How do I grep for arabic characters with diacritical marks?

Question

I have large TXT files in arabic Tashkil and I'm trying to find lines that contain specific pattern mashkula with َ ً ُ ٌ ّ ْ ٍ , I've tried the following grep syntax:

cat file.txt | grep "اهلا"

This returns nothing until I insert Tashkil marks:

cat file.txt | grep "أهْلاً"

I get the correct output

أهْلاً

I also tried

grep -P "[ُ\ ّ\ َ\ ً\ ِ\ ٍ\ ٌ\ ْ\ \~]|[اهلا]" file.txt

And this returns all matching characters in different patterns:

أهْلاً أ ... هْ.. لًا أنْتَ لَيْلاً ..

How to match arabic diacritical marks with grep? Is it possible to remove Tashkil marks from text before using grep? My OS is Ubuntu 18.04

UPDATE: At this moment, I remove Tashkil marks from text with: sed "s/[ُ ّ َ ً ِ ٍ ٌ ْ]//g", then I can grep what I want. But in this approach, sed command removes spaces from all text!

I wonder if you can do it by replacing each character by its collation class?
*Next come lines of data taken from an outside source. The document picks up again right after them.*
--- config.mk ---
export PLATFORM = sky130hd
export DESIGN_NAME = msc_regs
export DESIGN_NICKNAME = d
export VERILOG_FILES = /design/src/common/msc_pkg.sv /design/src/rtl/msc_deadtime.sv /design/src/rtl/msc_regs.sv
export SDC_FILE = /design/constraint.sdc
export NUM_CORES = 1
export LEC_CHECK = 0
export BUFFER_PORTS_ARGS = -buffer_cell sky130_fd_sc_hd__buf_4
export CORE_MARGIN = 2
export CORE_UTILIZATION = 47
export CTS_CLUSTER_DIAMETER = 100
export CTS_CLUSTER_SIZE = 28
export DETAILED_ROUTE_END_ITERATION = 10
export PLACE_DENSITY = 0.76
export REMOVE_ABC_BUFFERS = 1
export SLEW_MARGIN = 20
export SYNTH_ARGS = -nofsm -noshare
export SYNTH_HDL_FRONTEND = slang
export SYNTH_SLANG_ARGS = --single-unit
--- constraint.sdc ---
create_clock -name sys_clk -period 2.7 [get_ports sys_clk]
set_clock_uncertainty 0.1 [all_clocks]
set_input_delay 0.27 -clock sys_clk [delete_from_list [all_inputs] [get_ports sys_clk]]
set_output_delay 0.27 -clock sys_clk [all_outputs]
set_load 0.005 [all_outputs]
See for example [How to do an accent insensitive grep?](https://stackoverflow.com/a/27980272/4440445) — steeldriver, Apr 13 '22 at 20:58
unfortunately, this didn't solve the issue. pattern without diacritical marks still not matching neither "grep -i" nor perl — s3idani, Apr 13 '22 at 21:23
Try the below according to: https://stackoverflow.com/questions/3001177/how-do-i-grep-for-all-non-ascii-characters/ grep -P -n "أهْلاً" file.txt — Grishon, Apr 13 '22 at 20:35
pattern with diacritical marks (Tashkil) is already matching. same pattern without Tashkil in grep -i returns nothing !! — s3idani, Apr 13 '22 at 20:43

Pablo Bianchi · Accepted Answer · 2022-04-26T19:04:21.347

5

Assuming UTF-8 source and locale, removing U+064B-U+065B range using Perl:

$ echo "أَهْلاً وَ سَهْلاً" | perl -CSAD -pe 's/[\x{064B}-\x{065B}]//g'

أهلا و سهلا

Source: This works because vowel diacritics in Arabic are combining characters, meaning that a simple search and remove of these should be enough.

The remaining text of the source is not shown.